Konfrensi Edinburgh merupakan salah satu penyokong dari gerakan
Oikumene. Dalam Konfrensi ini dihasilkan dua gerakan yaitu Gerakan Faith and order dan Life
and work. Faith and order yaitu gerakan yang berusaha mendaftarkan perbedaan
dan memperbandingkan dogma-dogma gereja dan ajaran gereja, tetapi juga berusaha
untuk mengusahakan sebuah teologi alkitabiah tentang kristus dan Gereja.[1]
Life and work yaitu gerakan bersama
yang menekankan diri pada kegiatan sosial gereja yang berdasarkan iman kristen
di bidang kemasyarakatan dan politik.[2]
Melalui Gerakan Faith and order
dan Life
and work gereja terdorong untuk menyatukan diri dalam suatu wadah.
Konferensi di
Edinburgh ada delapan pokok pembahasan yaitu, pekabaran injil di dunia; gereja
di lapangan pekabaran injil; pendidikan dan pengkristenan; berita Kristen dan
agama bukan Kristen; persiapan para pekabar injil; hubungan dengan Negara;
hubungan dengan pemerintah ; kerjasama dan kesaan.[3]
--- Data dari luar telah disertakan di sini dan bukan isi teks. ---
==> config.mk <==
export PLATFORM = sky130hd
export DESIGN_NAME = rose_capture_delay_responder
export DESIGN_NICKNAME = d
export VERILOG_FILES = /design/src/rtl/rose_capture_delay_responder.sv
export SDC_FILE = /design/constraint.sdc
export NUM_CORES = 1
export LEC_CHECK = 0
export CAP_MARGIN = 10
export CELL_PAD_IN_SITES_DETAIL_PLACEMENT = 1
export CELL_PAD_IN_SITES_GLOBAL_PLACEMENT = 2
export CORE_MARGIN = 3
export CORE_UTILIZATION = 36
export CTS_CLUSTER_SIZE = 8
export DETAILED_ROUTE_END_ITERATION = 10
export PLACE_DENSITY_LB_ADDON = 0.15
export SLEW_MARGIN = 0
export SYNTH_ARGS = -nofsm -noshare
export SYNTH_HDL_FRONTEND = slang
export SYNTH_SLANG_ARGS = --single-unit
==> constraint.sdc <==
create_clock -name clk -period 5.65 [get_ports clk]
set_clock_uncertainty 0.1 [all_clocks]
set_input_delay 1.695 -clock clk [delete_from_list [all_inputs] [get_ports clk]]
set_output_delay 1.695 -clock clk [all_outputs]
set_load 0.05 [all_outputs]
--- src/rtl/fft_iter_ctrl.sv ---
// fft_iter_ctrl: sequencing controller for an in-place radix-2 DIT iterative FFT.
// Walks log2(N) stages of N/2 butterflies each, issues read address pairs,
// replays them as write-back pairs PIPE_LAT cycles later, and drives the
// twiddle generator's clear/enable/layer-advance inputs.
module fft_iter_ctrl #(
  parameter int AWL      = 5,  // log2(N), data address width
  parameter int PIPE_LAT = 2   // read-issue to write-back latency, >= 1
) (
  input  logic           CLK,
  input  logic           RST,
  input  logic           START,
  output logic           BUSY,
  output logic           DONE,
  output logic           RD_EN,
  output logic [AWL-1:0] RD_ADDR_A,
  output logic [AWL-1:0] RD_ADDR_B,
  output logic           WR_EN,
  output logic [AWL-1:0] WR_ADDR_A,
  output logic [AWL-1:0] WR_ADDR_B,
  output logic           TW_CLR,
  output logic           TW_EN,
  output logic           TW_LAY_EN
);

  localparam int SW = (AWL > 1) ? $clog2(AWL) : 1;
  localparam int DW = (PIPE_LAT > 1) ? $clog2(PIPE_LAT) : 1;

  localparam logic [2:0] S_IDLE  = 3'd0;
  localparam logic [2:0] S_INIT  = 3'd1;
  localparam logic [2:0] S_RUN   = 3'd2;
  localparam logic [2:0] S_DRAIN = 3'd3;
  localparam logic [2:0] S_FIN   = 3'd4;

  localparam logic [AWL-2:0] J_LAST = '1;                  // N/2-1
  localparam logic [AWL-2:0] J_ONE  = (AWL-1)'(1);
  localparam logic [SW-1:0]  S_LAST = SW'(AWL - 1);
  localparam logic [SW-1:0]  S_ONE  = SW'(1);
  localparam logic [DW-1:0]  D_LAST = DW'(PIPE_LAT - 1);
  localparam logic [DW-1:0]  D_ONE  = DW'(1);

  logic [2:0]     state_q, state_d;
  logic [SW-1:0]  stage_q, stage_d;
  logic [AWL-2:0] j_q, j_d;
  logic [DW-1:0]  dcnt_q, dcnt_d;

  logic           busy_q, busy_d, done_q, done_d;
  logic           rd_en_q, rd_en_d;
  logic [AWL-1:0] rd_a_q, rd_a_d, rd_b_q, rd_b_d;
  logic           tw_clr_q, tw_clr_d, tw_en_q, tw_en_d, tw_lay_q, tw_lay_d;

  logic [PIPE_LAT-1:0]          wp_en_q, wp_en_d;
  logic [PIPE_LAT-1:0][AWL-1:0] wp_a_q, wp_a_d, wp_b_q, wp_b_d;

  // Insert a zero bit at position s of butterfly index j.
  function automatic logic [AWL-1:0] ins_zero(input logic [AWL-2:0] j, input logic [SW-1:0] s);
    logic [AWL-1:0] jx, mask;
    jx   = {1'b0, j};
    mask = (AWL'(1) << s) - AWL'(1);
    return ((jx & ~mask) << 1) | (jx & mask);
  endfunction

  // Next-state and counter update for the stage/butterfly/drain sequencing.
  always_comb begin
    state_d = state_q;
    stage_d = stage_q;
    j_d     = j_q;
    dcnt_d  = dcnt_q;
    case (state_q)
      S_IDLE: if (START) state_d = S_INIT;
      S_INIT: begin
        stage_d = '0;
        j_d     = '0;
        dcnt_d  = '0;
        state_d = S_RUN;
      end
      S_RUN: begin
        if (j_q == J_LAST) begin
          j_d     = '0;
          dcnt_d  = '0;
          state_d = S_DRAIN;
        end else begin
          j_d = j_q + J_ONE;
        end
      end
      S_DRAIN: begin
        // Hold off the next stage's reads until the last write-back has landed.
        if (dcnt_q == D_LAST) begin
          if (stage_q == S_LAST) begin
            state_d = S_FIN;
          end else begin
            stage_d = stage_q + S_ONE;
            state_d = S_RUN;
          end
        end else begin
          dcnt_d = dcnt_q + D_ONE;
        end
      end
      S_FIN:   state_d = S_IDLE;
      default: state_d = S_IDLE;
    endcase
  end

  // Outputs are decoded from the next state so they register in step with it.
  always_comb begin
    rd_en_d  = (state_d == S_RUN);
    tw_en_d  = rd_en_d;
    tw_lay_d = rd_en_d && (j_d == J_LAST);
    tw_clr_d = (state_d == S_INIT);
    busy_d   = (state_d == S_INIT) || (state_d == S_RUN) || (state_d == S_DRAIN);
    done_d   = (state_d == S_FIN);
    rd_a_d   = '0;
    rd_b_d   = '0;
    if (rd_en_d) begin
      rd_a_d = ins_zero(j_d, stage_d);
      rd_b_d = rd_a_d | (AWL'(1) << stage_d);
    end
  end

  // Write-back delay line: the issued read pair replayed PIPE_LAT cycles later.
  always_comb begin
    wp_en_d    = wp_en_q;
    wp_a_d     = wp_a_q;
    wp_b_d     = wp_b_q;
    wp_en_d[0] = rd_en_q;
    wp_a_d[0]  = rd_a_q;
    wp_b_d[0]  = rd_b_q;
    for (int i = 1; i < PIPE_LAT; i++) begin
      wp_en_d[i] = wp_en_q[i-1];
      wp_a_d[i]  = wp_a_q[i-1];
      wp_b_d[i]  = wp_b_q[i-1];
    end
  end

  // State, counters, outputs and delay line; reset also drops pending write-backs.
  always_ff @(posedge CLK) begin
    if (RST) begin
      state_q  <= S_IDLE;
      stage_q  <= '0;
      j_q      <= '0;
      dcnt_q   <= '0;
      busy_q   <= 1'b0;
      done_q   <= 1'b0;
      rd_en_q  <= 1'b0;
      rd_a_q   <= '0;
      rd_b_q   <= '0;
      tw_clr_q <= 1'b0;
      tw_en_q  <= 1'b0;
      tw_lay_q <= 1'b0;
      wp_en_q  <= '0;
      wp_a_q   <= '0;
      wp_b_q   <= '0;
    end else begin
      state_q  <= state_d;
      stage_q  <= stage_d;
      j_q      <= j_d;
      dcnt_q   <= dcnt_d;
      busy_q   <= busy_d;
      done_q   <= done_d;
      rd_en_q  <= rd_en_d;
      rd_a_q   <= rd_a_d;
      rd_b_q   <= rd_b_d;
      tw_clr_q <= tw_clr_d;
      tw_en_q  <= tw_en_d;
      tw_lay_q <= tw_lay_d;
      wp_en_q  <= wp_en_d;
      wp_a_q   <= wp_a_d;
      wp_b_q   <= wp_b_d;
    end
  end

  assign BUSY      = busy_q;
  assign DONE      = done_q;
  assign RD_EN     = rd_en_q;
  assign RD_ADDR_A = rd_a_q;
  assign RD_ADDR_B = rd_b_q;
  assign WR_EN     = wp_en_q[PIPE_LAT-1];
  assign WR_ADDR_A = wp_a_q[PIPE_LAT-1];
  assign WR_ADDR_B = wp_b_q[PIPE_LAT-1];
  assign TW_CLR    = tw_clr_q;
  assign TW_EN     = tw_en_q;
  assign TW_LAY_EN = tw_lay_q;

endmodule

--- config.mk ---
export PLATFORM = sky130hd
export DESIGN_NAME = fft_iter_ctrl
export DESIGN_NICKNAME = d
export VERILOG_FILES = /design/src/rtl/fft_iter_ctrl.sv
export SDC_FILE = /design/constraint.sdc
export NUM_CORES = 1
export LEC_CHECK = 0
export CORE_ASPECT_RATIO = 1.25
export CORE_MARGIN = 2
export CORE_UTILIZATION = 45
export DETAILED_ROUTE_END_ITERATION = 8
export DONT_BUFFER_PORTS = 1
export GPL_TIMING_DRIVEN = 0
export PLACE_DENSITY = 0.65
export SLEW_MARGIN = 20
export SYNTH_ARGS = -nofsm -noshare
export SYNTH_HDL_FRONTEND = slang
export SYNTH_SLANG_ARGS = --single-unit
--- constraint.sdc ---
create_clock -name CLK -period 3 [get_ports CLK]
set_input_delay 0.3 -clock CLK [delete_from_list [all_inputs] [get_ports CLK]]
set_output_delay 0.3 -clock CLK [all_outputs]
set_load 0.05 [all_outputs]
===== src/rtl/iomem_bus_fabric_pkg.sv =====
// Shared types and constants for the picosoc iomem peripheral fabric.
// Holds the FSM encoding, status-window layout and the saturating error-count helper.
package iomem_pkg;

    typedef enum logic [1:0] {
        ST_IDLE   = 2'd0,
        ST_ACTIVE = 2'd1,
        ST_RESP   = 2'd2
    } fab_state_e;

    localparam logic [1:0] STAT_CTRL   = 2'd0;
    localparam logic [1:0] STAT_ADDR   = 2'd1;
    localparam int         STAT_TO_BIT = 16;
    localparam int         STAT_UM_BIT = 17;
    localparam int         ERR_CNT_W   = 16;

    function automatic logic [ERR_CNT_W-1:0] sat_inc(input logic [ERR_CNT_W-1:0] v);
        logic [ERR_CNT_W-1:0] r;
        if (v == {ERR_CNT_W{1'b1}}) begin
            r = v;
        end else begin
            r = v + ERR_CNT_W'(1);
        end
        return r;
    endfunction

endpackage
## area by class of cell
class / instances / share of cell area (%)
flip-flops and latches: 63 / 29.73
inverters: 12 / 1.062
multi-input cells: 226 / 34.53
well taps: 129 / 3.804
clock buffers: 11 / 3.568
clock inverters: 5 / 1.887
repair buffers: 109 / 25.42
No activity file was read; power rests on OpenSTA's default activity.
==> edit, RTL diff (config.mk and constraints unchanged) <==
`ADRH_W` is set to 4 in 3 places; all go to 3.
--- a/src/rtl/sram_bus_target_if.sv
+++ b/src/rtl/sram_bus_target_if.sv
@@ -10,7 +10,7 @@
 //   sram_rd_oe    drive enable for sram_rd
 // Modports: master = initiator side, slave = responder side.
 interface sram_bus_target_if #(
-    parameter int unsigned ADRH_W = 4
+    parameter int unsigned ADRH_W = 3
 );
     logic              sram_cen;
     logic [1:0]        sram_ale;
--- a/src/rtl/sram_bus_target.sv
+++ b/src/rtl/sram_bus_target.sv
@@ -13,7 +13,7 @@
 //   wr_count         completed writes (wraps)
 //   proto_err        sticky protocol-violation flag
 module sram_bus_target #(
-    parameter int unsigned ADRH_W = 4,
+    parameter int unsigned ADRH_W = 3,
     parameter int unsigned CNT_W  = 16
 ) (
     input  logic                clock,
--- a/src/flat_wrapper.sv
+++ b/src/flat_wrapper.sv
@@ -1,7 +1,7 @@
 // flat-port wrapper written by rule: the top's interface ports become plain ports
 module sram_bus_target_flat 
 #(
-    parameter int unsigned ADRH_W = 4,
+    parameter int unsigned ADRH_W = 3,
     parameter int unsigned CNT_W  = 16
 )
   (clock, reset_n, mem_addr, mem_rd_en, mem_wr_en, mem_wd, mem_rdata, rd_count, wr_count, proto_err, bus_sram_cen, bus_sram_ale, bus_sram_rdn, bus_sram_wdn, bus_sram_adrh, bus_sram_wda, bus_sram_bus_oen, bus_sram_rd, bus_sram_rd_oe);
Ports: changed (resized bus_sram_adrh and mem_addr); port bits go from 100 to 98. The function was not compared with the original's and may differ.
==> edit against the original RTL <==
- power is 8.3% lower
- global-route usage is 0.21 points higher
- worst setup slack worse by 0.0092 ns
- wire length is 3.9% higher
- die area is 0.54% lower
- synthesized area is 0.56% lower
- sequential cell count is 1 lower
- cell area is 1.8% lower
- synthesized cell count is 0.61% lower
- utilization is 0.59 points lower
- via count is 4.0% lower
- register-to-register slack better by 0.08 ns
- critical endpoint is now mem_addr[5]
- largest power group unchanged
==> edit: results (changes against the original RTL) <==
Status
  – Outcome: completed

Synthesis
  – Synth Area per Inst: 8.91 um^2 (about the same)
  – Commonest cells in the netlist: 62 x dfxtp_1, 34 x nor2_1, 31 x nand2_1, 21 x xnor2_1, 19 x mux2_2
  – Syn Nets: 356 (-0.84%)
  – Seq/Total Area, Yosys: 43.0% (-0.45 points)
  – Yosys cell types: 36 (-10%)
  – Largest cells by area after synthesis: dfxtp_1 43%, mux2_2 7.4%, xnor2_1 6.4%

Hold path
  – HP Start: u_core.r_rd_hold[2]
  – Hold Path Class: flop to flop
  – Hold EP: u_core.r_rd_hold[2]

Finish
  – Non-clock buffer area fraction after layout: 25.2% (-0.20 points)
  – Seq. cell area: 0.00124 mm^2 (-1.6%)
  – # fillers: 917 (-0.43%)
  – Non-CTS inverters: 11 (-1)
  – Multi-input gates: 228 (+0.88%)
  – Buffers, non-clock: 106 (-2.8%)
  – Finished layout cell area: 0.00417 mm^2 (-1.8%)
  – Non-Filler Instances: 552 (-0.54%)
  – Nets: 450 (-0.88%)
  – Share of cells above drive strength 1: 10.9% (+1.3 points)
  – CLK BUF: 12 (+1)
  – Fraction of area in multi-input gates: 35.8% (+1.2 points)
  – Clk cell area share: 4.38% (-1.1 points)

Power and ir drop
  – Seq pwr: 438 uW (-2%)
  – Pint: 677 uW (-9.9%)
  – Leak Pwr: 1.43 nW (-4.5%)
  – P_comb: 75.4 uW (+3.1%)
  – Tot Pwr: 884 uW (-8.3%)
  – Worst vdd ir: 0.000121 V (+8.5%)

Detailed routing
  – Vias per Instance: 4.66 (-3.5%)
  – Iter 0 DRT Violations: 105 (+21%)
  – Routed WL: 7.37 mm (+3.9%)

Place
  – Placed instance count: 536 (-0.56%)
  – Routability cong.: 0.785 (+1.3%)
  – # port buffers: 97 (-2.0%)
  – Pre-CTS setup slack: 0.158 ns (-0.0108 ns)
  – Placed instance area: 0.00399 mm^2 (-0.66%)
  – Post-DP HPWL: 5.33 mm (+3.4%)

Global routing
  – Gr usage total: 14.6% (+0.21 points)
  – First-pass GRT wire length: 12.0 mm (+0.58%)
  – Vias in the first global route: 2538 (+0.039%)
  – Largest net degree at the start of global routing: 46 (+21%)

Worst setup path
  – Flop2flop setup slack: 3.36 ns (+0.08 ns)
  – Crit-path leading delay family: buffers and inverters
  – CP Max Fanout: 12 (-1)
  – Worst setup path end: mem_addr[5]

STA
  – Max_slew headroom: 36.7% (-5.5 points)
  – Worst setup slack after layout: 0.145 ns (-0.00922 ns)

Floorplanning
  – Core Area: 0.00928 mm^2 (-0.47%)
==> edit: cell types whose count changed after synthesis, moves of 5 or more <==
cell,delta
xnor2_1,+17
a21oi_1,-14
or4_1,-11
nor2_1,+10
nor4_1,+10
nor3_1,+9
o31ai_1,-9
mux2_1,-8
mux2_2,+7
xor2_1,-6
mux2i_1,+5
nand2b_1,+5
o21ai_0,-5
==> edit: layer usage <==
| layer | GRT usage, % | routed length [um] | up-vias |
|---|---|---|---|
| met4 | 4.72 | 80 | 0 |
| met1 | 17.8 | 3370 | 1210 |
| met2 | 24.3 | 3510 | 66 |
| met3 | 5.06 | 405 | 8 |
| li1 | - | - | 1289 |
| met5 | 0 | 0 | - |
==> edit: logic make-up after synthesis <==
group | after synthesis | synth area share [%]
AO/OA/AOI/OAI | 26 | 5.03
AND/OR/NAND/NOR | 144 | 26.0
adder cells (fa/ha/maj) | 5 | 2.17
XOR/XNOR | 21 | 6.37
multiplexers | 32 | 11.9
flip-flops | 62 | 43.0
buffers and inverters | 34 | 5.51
===== src/rtl/seg7_pkg.sv =====
// Shared types and default 50 MHz timing constants for the 7-segment counter
// front end; imported by the button conditioner and by the counter top.
package seg7_pkg;

    typedef enum logic [1:0] {
        IDLE         = 2'd0,
        PRESS_WAIT   = 2'd1,
        HELD         = 2'd2,
        RELEASE_WAIT = 2'd3
    } btn_state_t;

    localparam int DEBOUNCE_CYCLES_DEFAULT      = 50_000;      // 1 ms
    localparam int REPEAT_DELAY_CYCLES_DEFAULT  = 25_000_000;  // 500 ms
    localparam int REPEAT_PERIOD_CYCLES_DEFAULT = 5_000_000;   // 100 ms

    function automatic int max3(input int a, input int b, input int c);
        int m;
        m = (a > b) ? a : b;
        return (m > c) ? m : c;
    endfunction

endpackage


===== src/rtl/sync_2ff.sv =====
// Two-flop synchronizer for a single asynchronous level; synchronous
// active-high reset clears both stages to 0.
module sync_2ff (
    input  logic i_clk,
    input  logic i_rst,
    input  logic i_d,
    output logic o_q
);

    logic meta;

    // NOTE: non-blocking assignments make meta and o_q two distinct flops; blocking would collapse the chain.
    always_ff @(posedge i_clk) begin
        if (i_rst) begin
            meta <= 1'b0;
            o_q  <= 1'b0;
        end else begin
            meta <= i_d;
            o_q  <= meta;
        end
    end

endmodule
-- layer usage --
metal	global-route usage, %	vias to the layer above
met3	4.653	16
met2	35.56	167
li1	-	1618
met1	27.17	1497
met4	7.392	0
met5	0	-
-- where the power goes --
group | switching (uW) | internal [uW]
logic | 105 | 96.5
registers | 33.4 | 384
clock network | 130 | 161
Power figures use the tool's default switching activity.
Namun penulis akan fokus terhadap tema yang kedua, gereja di lapangan pekabaran
injil . Missi gereja seharusnya dapat menghadirkan kasih kristus di dunia. Gereja
harus menyadari bahwa, Gereja tidak bisa menghadapi tantangan dunia ini dengan
kekuatannya sendiri. Oleh karena itulah, gereja haruslah mengkomuniskasikan dan
mengajak kepada setiap individu untuk
menciptakan suasana pertemanan[4]
agar tantangan di dunia ini dapat diatasi secara bersama-sama. Dalam hal ini
iman setiap individu sangat dibutuhkan, sebab iman diyakini mempunyai tugas
untuk menghimpun semua.
Gerakan Faith and order dan Life
and work, gerakan ini memberi sumbangsih kepada gereja untuk berkumpul dan
bersama-sama menjalankan satu misi yang sama. Melalui gerakan ini gereja menjadi
terpanggil untuk bersatu dalam keluarga besar. Gereja terpanggil untuk
melakukan gerakan Oikumene. Gerakan Faith
and order membuat gereja sadar akan pentingnya sebuah persekutuan. Gerakan Life and work membuat gereja sadar akan
pentingnya tugas pelayanan. Dan Gerakan Oikumene yang pertama (International Missionary Council)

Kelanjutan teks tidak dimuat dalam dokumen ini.